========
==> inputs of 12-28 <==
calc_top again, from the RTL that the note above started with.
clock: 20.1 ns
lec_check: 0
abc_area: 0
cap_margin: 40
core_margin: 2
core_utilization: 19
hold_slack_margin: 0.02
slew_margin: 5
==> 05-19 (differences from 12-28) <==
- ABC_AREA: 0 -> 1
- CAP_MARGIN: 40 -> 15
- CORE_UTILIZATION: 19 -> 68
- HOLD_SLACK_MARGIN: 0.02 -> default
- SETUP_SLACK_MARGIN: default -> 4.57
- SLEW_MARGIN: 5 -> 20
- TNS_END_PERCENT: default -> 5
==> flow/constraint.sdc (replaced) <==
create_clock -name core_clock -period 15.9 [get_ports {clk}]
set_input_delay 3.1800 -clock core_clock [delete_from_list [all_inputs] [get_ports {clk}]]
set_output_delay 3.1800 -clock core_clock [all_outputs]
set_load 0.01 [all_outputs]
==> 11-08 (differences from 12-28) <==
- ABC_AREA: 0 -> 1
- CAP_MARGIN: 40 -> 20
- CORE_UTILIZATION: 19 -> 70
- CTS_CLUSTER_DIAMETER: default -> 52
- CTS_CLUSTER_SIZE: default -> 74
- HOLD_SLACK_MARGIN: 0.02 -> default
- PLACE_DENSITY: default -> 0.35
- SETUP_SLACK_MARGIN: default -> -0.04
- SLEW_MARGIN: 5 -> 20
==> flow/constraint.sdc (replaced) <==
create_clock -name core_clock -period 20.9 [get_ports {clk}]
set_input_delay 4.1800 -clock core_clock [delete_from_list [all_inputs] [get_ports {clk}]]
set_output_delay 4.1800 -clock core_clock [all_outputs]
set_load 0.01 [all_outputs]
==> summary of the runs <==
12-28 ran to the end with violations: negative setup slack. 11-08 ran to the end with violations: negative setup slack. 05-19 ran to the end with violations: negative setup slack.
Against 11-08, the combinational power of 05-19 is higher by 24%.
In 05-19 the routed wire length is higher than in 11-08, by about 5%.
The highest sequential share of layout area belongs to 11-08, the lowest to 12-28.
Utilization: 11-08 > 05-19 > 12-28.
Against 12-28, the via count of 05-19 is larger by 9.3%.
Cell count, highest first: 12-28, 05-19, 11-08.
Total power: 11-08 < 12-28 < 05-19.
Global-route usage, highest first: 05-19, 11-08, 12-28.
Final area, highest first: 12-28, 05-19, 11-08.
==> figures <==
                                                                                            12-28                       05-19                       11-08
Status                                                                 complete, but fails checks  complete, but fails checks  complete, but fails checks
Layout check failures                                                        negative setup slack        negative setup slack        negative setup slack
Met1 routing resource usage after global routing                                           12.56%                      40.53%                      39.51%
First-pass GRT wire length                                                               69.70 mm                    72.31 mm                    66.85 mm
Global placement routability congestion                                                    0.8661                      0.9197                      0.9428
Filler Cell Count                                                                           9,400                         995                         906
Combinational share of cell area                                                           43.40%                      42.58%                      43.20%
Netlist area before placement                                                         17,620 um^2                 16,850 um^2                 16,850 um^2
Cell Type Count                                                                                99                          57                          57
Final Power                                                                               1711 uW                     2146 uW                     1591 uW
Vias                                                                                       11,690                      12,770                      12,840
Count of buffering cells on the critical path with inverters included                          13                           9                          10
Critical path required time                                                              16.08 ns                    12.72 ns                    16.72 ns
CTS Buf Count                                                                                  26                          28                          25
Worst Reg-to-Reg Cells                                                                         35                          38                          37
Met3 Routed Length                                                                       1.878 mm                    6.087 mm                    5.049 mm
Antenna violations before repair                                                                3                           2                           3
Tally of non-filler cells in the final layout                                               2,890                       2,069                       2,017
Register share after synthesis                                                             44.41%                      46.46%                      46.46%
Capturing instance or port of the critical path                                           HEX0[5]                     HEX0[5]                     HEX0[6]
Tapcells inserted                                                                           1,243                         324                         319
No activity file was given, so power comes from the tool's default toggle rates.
yarrow:
==> flow/design.v (excerpt) <==
module Top(
  input         clock,
                reset,
  input  [31:0] io_address,
  input         io_addr_strobe,
  input  [31:0] io_write_data,
  input         io_write_strobe,
  input  [3:0]  io_byte_enable,
  input         io_read_strobe,
  output [31:0] io_read_data,
  input  [15:0] sw,
  output [15:0] led,
  output [7:0]  anode_assert,
  output [6:0]  segs
);
For scale: ~1600 cells after synthesis, about 150 I/O pins.
clock: 5.1 ns
lec_check: 0
cap_margin: 20
cell_pad_in_sites_detail_placement: 1
core_aspect_ratio: 0.56
core_margin: 2
core_utilization: 25
cts_cluster_diameter: 38
cts_cluster_size: 45
gpl_timing_driven: 1
min_routing_layer: met2
place_density: 0.5
setup_slack_margin: 0.77
slew_margin: 20
run.sh (not shown) runs the stock make flow with config.mk's settings and CLKGATE_MAP_FILE=.
For tundra, these inputs were changed with respect to yarrow:
- MIN_ROUTING_LAYER removed (was met2)
- SETUP_SLACK_MARGIN removed (was 0.77)
- CTS_CLUSTER_SIZE removed (was 45)
- GPL_TIMING_DRIVEN removed (was 1)
- CELL_PAD_IN_SITES_DETAIL_PLACEMENT removed (was 1)
- PLACE_DENSITY removed (was 0.5)
- CORE_UTILIZATION changed from 25 to 66
- CORE_ASPECT_RATIO removed (was 0.56)
- CTS_CLUSTER_DIAMETER removed (was 38)
- the clock period (ns, I/O delays scaled along) changed from 5.1 to 1.06
==> comparison <==
Width of the die was lower in tundra than in yarrow.
Of tundra and yarrow, tundra shows the higher area after detailed placement, with yarrow below it.
The log for tundra ends in clock tree synthesis (4_1_cts) with error DPL-0038, so the run never completed.
Initial standard-cell utilization of the core, tundra and yarrow, higher one = tundra.
Diff yarrow -> tundra | core region area | decrease of 0.029 mm^2
Here is what was changed in the inputs of cedar compared with tundra.
- TNS_END_PERCENT newly set to 25
- CTS_CLUSTER_DIAMETER newly set to 188
- CELL_PAD_IN_SITES_DETAIL_PLACEMENT newly set to 2
- ABC_AREA newly set to 1
- SETUP_SLACK_MARGIN newly set to 0.7
- PLACE_DENSITY_LB_ADDON newly set to 0.06
- the clock period (ns, I/O delays scaled along) changed from 1.06 to 3.12
[summary]
- Compared cedar vs tundra, and total cells reported by yosys after synthesis is up in cedar.
- Sort tundra and cedar by weighted congestion reported at the end of routability-driven placement desc -> top: cedar
- cedar did not make it past detailed placement (3_5_place_dp), where a tool error ended it.
- Compared to tundra, cedar has post-synthesis average cell area 15% lower.
- Row synthesized cell count: cedar higher / tundra lower
- Changes observed in cedar relative to tundra: proportion of synthesized area in mux cells lost 3.7 points; chip area in the Yosys report rose by about 8%.
Here is what was changed in the inputs of onyx compared with cedar.
- removing PLACE_DENSITY_LB_ADDON (formerly 0.06)
- changing CORE_UTILIZATION from 66 to 40
- removing CELL_PAD_IN_SITES_DETAIL_PLACEMENT (formerly 2)
- removing TNS_END_PERCENT (formerly 25)
- removing CTS_CLUSTER_DIAMETER (formerly 188)
- removing SETUP_SLACK_MARGIN (formerly 0.7)
- removing ABC_AREA (formerly 1)
- changing the clock period (ns, I/O delays scaled along) from 3.12 to 4.5
Notes after the runs:
- What ended cedar was a tool error in detailed placement (3_5_place_dp); the run never finished.
- Every stage of the flow completed for onyx, and the final layout passed the timing, design-rule and antenna checks.
- On area fraction in full adders, half adders and majority gates, cedar tracks onyx almost exactly.
- Going from cedar to onyx, the die area was enlarged.
- Number of cells produced by synthesis: onyx < cedar
- Sort onyx and cedar by parity-gate share of the synthesized area counting xor and xnor cells, ascending, and cedar comes first.
- Between cedar and onyx, post-synthesis share of cell area spent on and-or and or-and gates decreased.
- Width of the chip | onyx above cedar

• What needs to be done:
Restate the records above verbatim up to and including the line containing "- CORE_UTILIZATION: 19 -> 70".

• Result of the task:
========
==> inputs of 12-28 <==
calc_top again, from the RTL that the note above started with.
clock: 20.1 ns
lec_check: 0
abc_area: 0
cap_margin: 40
core_margin: 2
core_utilization: 19
hold_slack_margin: 0.02
slew_margin: 5
==> 05-19 (differences from 12-28) <==
- ABC_AREA: 0 -> 1
- CAP_MARGIN: 40 -> 15
- CORE_UTILIZATION: 19 -> 68
- HOLD_SLACK_MARGIN: 0.02 -> default
- SETUP_SLACK_MARGIN: default -> 4.57
- SLEW_MARGIN: 5 -> 20
- TNS_END_PERCENT: default -> 5
==> flow/constraint.sdc (replaced) <==
create_clock -name core_clock -period 15.9 [get_ports {clk}]
set_input_delay 3.1800 -clock core_clock [delete_from_list [all_inputs] [get_ports {clk}]]
set_output_delay 3.1800 -clock core_clock [all_outputs]
set_load 0.01 [all_outputs]
==> 11-08 (differences from 12-28) <==
- ABC_AREA: 0 -> 1
- CAP_MARGIN: 40 -> 20
- CORE_UTILIZATION: 19 -> 70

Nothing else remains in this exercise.